SML#プログラムの実行は, .smlファイルの トップレベルに書かれた val宣言を上から順に評価することで行われます. ひとつのプログラムが複数の .smlファイルからなるとき, どのファイルのトップレベルが どの順番で実行されるかは,自明ではありません. SML#では,各.smlファイルのトップレベルの実行 順序を,以下の規則に従って決定します.

  1. 1.

    リンク時にsmlsharpコマンドに指定した.smiファイルに 対応する.smlファイルのトップレベルは必ず最後に実行されます. この条件は以下のどの条件よりも優先されます. 以下,この条件に合致する.smlファイルのトップレベルを リンクトップレベルと呼びます.

  2. 2.

    A.smlがProvideしている変数を B.smlが使用しているとき, A.smlのトップレベルはB.smlのトップレベルより 先に実行されます.

  3. 3.

    定義-使用関係に無い2つの.smlファイルの トップレベルの実行順序は不定です.

  4. 4.

    A.smlが何もProvideしていないか, あるいはリンクトップレベルから変数の定義-使用関係を辿って A.smlに到達できない場合, A.smlのトップレベルは実行されません (SML#コンパイラはA.oをリンクしません).

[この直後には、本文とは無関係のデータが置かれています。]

What follows belongs to an exercise in optimizing a design on an open flow for small area and a short achievable clock period; a production flow would make more cautious choices. In this exercise RTL edits were held to simulation tests only and were not proved equivalent to the original. No activity file was given, so power comes from the tool's default toggle rates.

==> flow/design.v <==
module rwq_round_sh (
    input  wire [31:0] x,
    input  wire [3:0]  k,
    output wire [23:0] kept,
    output wire        guard,
    output wire        sticky
);
    wire [32:0] x0 = {x, 1'b0};
    wire [32:0] xs = k[3] ? (x0 >> 8) : (x0 >> k[2:0]);    
    assign kept   = xs[24:1];
    assign guard  = xs[0];
    wire [6:0] below = k[3] ? 7'h7F : (7'h7F >> (4'd8 - {1'b0, k[2:0]}));
    assign sticky = |(x[6:0] & below);
endmodule
module rwq_rshift_sticky (
    input  wire [26:0] x,
    input  wire [4:0]  d,
    output wire [26:0] y
);
    wire [26:0] a0 = d[0] ? {1'b0,  x[26:1]}  : x;
    wire        s0 = d[0] & x[0];
    wire [26:0] a1 = d[1] ? {2'b0,  a0[26:2]} : a0;
    wire        s1 = s0 | (d[1] & (|a0[1:0]));
    wire [26:0] a2 = d[2] ? {4'b0,  a1[26:4]} : a1;
    wire        s2 = s1 | (d[2] & (|a1[3:0]));
    wire [26:0] a3 = d[3] ? {8'b0,  a2[26:8]} : a2;
    wire        s3 = s2 | (d[3] & (|a2[7:0]));
    wire [26:0] a4 = d[4] ? {16'b0, a3[26:16]} : a3;
    wire        s4 = s3 | (d[4] & (|a3[15:0]));
    assign y = {a4[26:1], a4[0] | s4};
endmodule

トップレベルの実行順序およびリンクされるオブジェクトファイルの 集合は,_requireによって決まるのではなく, ファイル間での変数の定義-使用関係によって決まることに注意してください. たとえA.smiが他の.smiファイルから_require されていたとしても,A.smiがProvideする変数をどの.smlファイル も使用していなければ,A.smlのオブジェクトファイルA.oは リンクされません. 従って, 例えばprintしかしない.smlファイルなど, 副作用のあるトップレベルコードだけからなり何もProvideしない .smlファイルは, リンクも実行もされません.

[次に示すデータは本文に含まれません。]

Source: an optimization exercise on an open RTL-to-GDS flow (aim: small area, a short achievable clock period and few clock cycles per item). Production flows keep margins and buffers that such runs may drop. RTL that was checked went through simulation tests only; none was proved equivalent to the original. Power is estimated from default activity; no workload was simulated.

==> flow/design.v (excerpt) <==
module dlink_rx #(
    parameter MAX_PAYLOAD = 4096,
    parameter DEF_W       = 8,
    parameter DEF_H       = 8,
    parameter DEF_FMT     = 0
) (
    input  wire        clk,
    input  wire        rst,
    input  wire        in_valid,
    input  wire [7:0]  in_data,
    output wire        in_ready,
    output reg         fb_we,
    output wire [15:0] fb_addr,
    output reg  [7:0]  fb_wdata,
    output reg  [7:0]  fb_wmask,
    output reg         err_valid,
    output reg  [2:0]  err_code,
    output reg         ntf_params,
    output reg         ntf_frame,
    output reg         ss_enabled,
    output reg  [15:0] ss_width,
    output reg  [15:0] ss_height,
    output reg  [2:0]  ss_fmt,
    output reg  [1:0]  ss_rot,
    output reg  [7:0]  ss_indev,
    output reg  [15:0] drop_count
);
Size in the first run: roughly 2700 cells after synthesis, about 410 flip-flops, roughly 110 I/O pins.
clock: 12.0 ns
lec_check: 0
cap_margin: 20
core_margin: 2
core_utilization: 40
slew_margin: 20
standard.sh (not shown) runs the stock make flow with config.mk's settings and CLKGATE_MAP_FILE= SYNTH_SCRIPT=/design/flow/synth_recipe.tcl, a recipe that flattens the netlist after the stock synthesis.
==> flow/flow/run.sh <==
#!/bin/bash
# Layout: the standard ORFS flow, with the port buffers made of
# sky130_fd_sc_hd__buf_2 cells instead of the default choice.
# Each tool's output goes to its own log file in this folder (ORFS also keeps
# its per-step logs under orfs/logs/).
set -euo pipefail
bash standard.sh BUFFER_PORTS_ARGS="-buffer_cell sky130_fd_sc_hd__buf_2" finish > orfs_make.log 2>&1
Next try:
--- a/flow/design.v
+++ b/flow/design.v
@@ -26,20 +26,21 @@
     output reg  [15:0] drop_count
 );
     localparam [2:0] E_LENGTH = 3'd2, E_WINDOW = 3'd3, E_FORMAT = 3'd4,
                      E_SHORT  = 3'd5, E_INIT   = 3'd6, E_POINT  = 3'd7;
     localparam integer S_SEEK = 0, S_HDR = 1, S_PAY = 2, S_EXEC = 3;
     localparam integer X_COL = 0, X_Y   = 1, X_YD  = 2, X_H   = 3, X_LR  = 4,
                        X_PW  = 5, X_INIT = 6, X_ROW = 7, X_CAP = 8, X_LRS = 9,
                        X_FIN = 10, X_CK  = 11;
     localparam [11:0] XN = 12'd0;
     reg        rdy;
+    reg        rst_r;          
     reg        vld;            
     reg [7:0]  byte_r;
     reg        spec;           
     reg        lbad, lzero;    
     reg [3:0]  st;
     reg        wrd;            
     reg        have_aa;
     reg [2:0]  hcnt;
     reg        rsc;            
     reg [1:0]  rj;
@@ -464,21 +465,22 @@
             if (c4 && !fin)
                 st <= 4'd1 << S_PAY;
             else begin
                 st        <= 4'd1 << S_SEEK;
                 err_valid <= 1'b1;
                 err_code  <= c5 ? E_POINT : E_WINDOW;
             end
         end
         if (take && n_spec)
             rdy <= 1'b0;
-        if (rst) begin
+        rst_r <= rst;
+        if (rst_r) begin
             st         <= 4'd1 << S_SEEK;
             wrd        <= 1'b0;
             rdy        <= 1'b1;
             vld        <= 1'b0;
             have_aa    <= 1'b0;
             hcnt       <= 3'd0;
             rsc        <= 1'b0;
             dpend      <= 2'd0;
             xs         <= XN;
             ss_enabled <= 1'b0;
@@ -488,12 +490,19 @@
             pkd        <= 1'b0;
             bsel       <= 2'd2;
             ss_rot     <= 2'd0;
             ss_indev   <= 8'd0;
             drop_count <= 16'd0;
             fb_we      <= 1'b0;
             err_valid  <= 1'b0;
             ntf_params <= 1'b0;
             ntf_frame  <= 1'b0;
         end
+        if (rst) begin
+            rdy        <= 1'b0;
+            fb_we      <= 1'b0;
+            err_valid  <= 1'b0;
+            ntf_params <= 1'b0;
+            ntf_frame  <= 1'b0;
+        end
     end
 endmodule
Hold slack hardly moves.
Area after synthesis shrinks slightly.
Utilization is higher by 0.13 points.
Maximum frequency is higher by a few percent.
Setup slack gets better by 150 ps.
Power went up by a few percent.
Testbench counts after the change, summed over its fixed seeds: cycles 115,524, bytes 112,114.
Function not checked in the first run of this note: the RTL went through the layout flow alone.

dlink_rx, a different RTL version from the one above (not shown whole).
For scale: about 2400 cells after synthesis, roughly 400 flip-flops, ~110 I/O pins, ~0.021 mm² of cells after synthesis.
Settings: LEC_CHECK=0, CAP_MARGIN=20, CORE_MARGIN=2, CORE_UTILIZATION=40, SLEW_MARGIN=20; clock period 12.0 ns.
Scripts as last shown in full above: flow/flow/run.sh
Change:
--- a/flow/design.v
+++ b/flow/design.v
@@ -58,24 +58,26 @@
     reg        nzw, nzh;       
     reg [3:0]  vsel;           
     reg        pkd;
     reg [1:0]  bsel;
     reg [15:0] stride;
     reg [15:0] wf;             
     reg [15:0] lrs;            
     reg [15:0] nrs;            
     reg [15:0] cursor;
     reg [15:0] col;            
     reg [15:0] wreg;           
     reg [1:0]  phase;          
+    reg        wpk;            
+    reg [1:0]  wbm1;           
     reg [11:0] xs;
     reg [16:0] T;              
     reg [16:0] m;
     reg [15:0] Q;
     reg        qb;             
     reg        ql;             
     reg        bor;            
     reg        ovf, movf, cinf;
     reg [1:0]  pw;             
     assign fb_addr  = T[15:0];
     assign in_ready = rdy;
     wire [15:0] a_x = {A[1], A[0]};
@@ -106,26 +108,26 @@
                          ({8{vsel[2]}} & ss_height[7:0]) | ({8{vsel[3]}} & ss_height[15:8]);
     wire [8:0]  v_s    = {1'b0, v_a} + {1'b0, v_b} + {8'd0, (vsel[1] | vsel[3]) & vc};
     wire        v_lt8  = v_s[7:0] < v_l;
     wire        v_eq8  = v_s[7:0] == v_l;
     wire        v_lt   = !v_s[8] && v_lt8;       
     wire        v_eq   = !v_s[8] && v_eq8;
     wire        vok    = okx && oky && nzw && nzh &&
                          (!pkd || c5 || (A[0][2:0] == 3'd0 && (A[4][2:0] == 3'd0 || eqx)));
     wire [18:0] t_wide = {1'b0, T, cinf} + {1'b0, (qb ? m : 17'd0), cinf};
     wire [17:0] t_sum  = t_wide[18:1];
     wire        y_done = (xs[X_Y] && ql) || xs[X_YD];
     wire        go     = (st[S_EXEC]) && vok;
-    wire        pix_end  = pkd || (phase == bsel - 2'd1);
-    wire        row_end  = pkd ? (col[15:4] == 12'd0 && !(col[3] && col[2:0] != 3'd0))
+    wire        pix_end  = (phase == 2'd0);
+    wire        row_end  = wpk ? (col[15:4] == 12'd0 && !(col[3] && col[2:0] != 3'd0))
                                : (col == 16'd1 && pix_end);
     wire [15:0] nrs_sum  = nrs + stride;
     wire [15:0] nrs_next = (nrs == lrs) ? wf : nrs_sum;
     wire        last    = (rem == 13'd1);
     wire        kill    = (st[S_PAY]) && vld && last && idx < 4'd7 && cw;
     always @(posedge clk) begin
         fb_we      <= 1'b0;
         err_valid  <= 1'b0;
         ntf_params <= 1'b0;
         ntf_frame  <= 1'b0;
         drop_count <= drop_count + {14'd0, dpend};
         dpend      <= 2'd0;
@@ -275,32 +277,32 @@
                 end
             end
         end
         if (vld && wrd) begin
             fb_we    <= 1'b1;
             T[15:0]  <= cursor;
             fb_wdata <= byte_r;
             fb_wmask <= 8'hFF;
             if (row_end) begin
                 cursor <= nrs;
                 nrs    <= nrs_next;
                 col    <= wreg;
-                phase  <= 2'd0;
+                phase  <= wbm1;
             end else begin
                 cursor <= cursor + 16'd1;
                 if (pix_end) begin
-                    phase <= 2'd0;
-                    col   <= col - (pkd ? 16'd8 : 16'd1);
+                    phase <= wbm1;
+                    col   <= col - (wpk ? 16'd8 : 16'd1);
                 end else
-                    phase <= phase + 2'd1;
+                    phase <= phase - 2'd1;
             end
         end
         if (xs[X_COL] && ql && idx[3:2] != 2'd0) begin
             m  <= {1'b0, stride};
             Q  <= a_y;
             qb <= A[2][0];
             ql <= (a_y[15:1] == 15'd0);
             xs <= XN | (12'd1 << X_Y);
         end
         if (y_done) begin
             xs <= XN | (12'd1 << X_YD);
             if (go) begin
@@ -333,25 +335,25 @@
             nrs <= wf;
         if (xs[X_H] && ql) begin
             lrs    <= t_sum[15:0];
             win_ok <= 1'b1;
             xs     <= XN | (12'd1 << X_LR);
             if (!(c4 && fin))
                 rdy <= 1'b1;
         end
         if (xs[X_LR]) begin
             cursor <= wf;
             nrs   <= nrs_next;
             col   <= wreg;
-            phase <= 2'd0;
+            phase <= wbm1;
             xs    <= XN;
             if (c4 && !fin) begin
                 st  <= 4'd1 << S_PAY;
                 wrd <= 1'b1;
             end else begin
                 st  <= 4'd1 << S_SEEK;
                 rdy <= 1'b1;
                 if (c4) ntf_frame <= 1'b1;
             end
         end
         if (xs[X_PW]) begin
             fb_we    <= 1'b1;
@@ -431,30 +433,32 @@
             st         <= 4'd1 << S_SEEK;
             if (ibad) begin
                 err_valid  <= 1'b1;
                 err_code   <= E_INIT;
                 ss_enabled <= 1'b0;
             end else begin
                 ss_enabled <= 1'b1;
                 ss_width   <= a_x;
                 ss_height  <= a_y;
                 ss_fmt     <= A[4][2:0];
                 pkd        <= i_pkd;
                 bsel       <= i_b;
+                wpk        <= i_pkd;
+                wbm1       <= i_b - 2'd1;
                 ss_rot     <= A[5][1:0];
                 ss_indev   <= A[6];
                 cursor     <= 16'd0;
                 nrs        <= nrs_next;
                 col        <= wreg;
-                phase      <= 2'd0;
+                phase      <= i_b - 2'd1;
             end
         end
         if (kill)
             xs <= XN;
         if (st[S_EXEC] && !vok && !c1) begin
             xs     <= XN;
             win_ok <= 1'b0;
             rdy    <= 1'b1;
             if (c4 && !fin)
                 st <= 4'd1 << S_PAY;
             else begin
                 st        <= 4'd1 << S_SEEK;
The changed run went through all stages and came out clean.
Critical path depth is unchanged.
Cell count rises slightly.
Global-route usage falls by 1.3 points.
Clock-buffer cell count is lower by 10.
Non-clock buffer count decreases by 3.
Synthesized area is higher slightly.
Wire length decreases slightly.
Cell area climbs slightly.
Sequential share of layout area is lower by 0.22 points.
Setup slack improved by 180 ps.
Fmax is higher by a few percent.
Via count came out higher slightly.
No run of this note included a check of the RTL's function; only the layout flow was run.

-- static timing again, ports no longer ideal --
No port has a modelled driver above. Below, the same layouts with a new extraction and two added sets of constraints. Step 1 (the two cells are an assumption about what drives the block):
set clk [get_ports {clk}]
set_driving_cell -lib_cell sky130_fd_sc_hd__clkbuf_16 $clk
set_driving_cell -lib_cell sky130_fd_sc_hd__buf_2 [delete_from_list [all_inputs] $clk]
Step 2 adds t to the input delays and takes it off the output delays; t is the mean of the earliest and latest rising clock arrival at the registers after step 1. Input paths then give back, and output paths get back, about the clock's delay inside the block. a / b / c = ideal ports / drivers / drivers and shift; a / b = the first two.
run | shift t [ns] | slack for setup (ns) | worst setup path after step 2 | slew at the worst register clock pin (ns) | pins driven straight from the clock port
the first run of note 1 | 0.665 | 8.010 / 8.050 / 7.385 | input to register | 0.06 / 0.06 | 1
the second run of note 1 | 0.647 | 8.156 / 8.156 / 7.942 | input to register | 0.06 / 0.06 | 1
the first run of note 2 | 0.645 | 7.927 / 7.927 / 7.927 | register to register | 0.06 / 0.06 | 1
the second run of note 2 | 0.639 | 8.103 / 8.103 / 7.993 | input to register | 0.06 / 0.06 | 1
After both steps setup and hold are still met in every run listed. The setup slack of the first run of note 1, which loses most, moves by +0.040 ns with the drivers and by -0.625 ns with both steps.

例外は2つあります. ひとつはリンクトップレベルです. リンクトップレベルは必ず実行されます. もうひとつは,Require宣言を

_require smiFilePath init

と書くことです. A.smi_require "B.smi" initと書かれている場合, 変数の定義-参照関係にかかわらず,B.smiのトップレベルがA.smiの トップレベルより先に実行されます. ただし,この書き方は特殊な用途に使用すべきものであり,常用は 推奨されません. 従って,プログラムの初期化時に必ず実行されなければならない printや配列の破壊的更新は, リンクトップレベルで行うか, リンクトップレベルから呼び出される関数で行うようにしてください.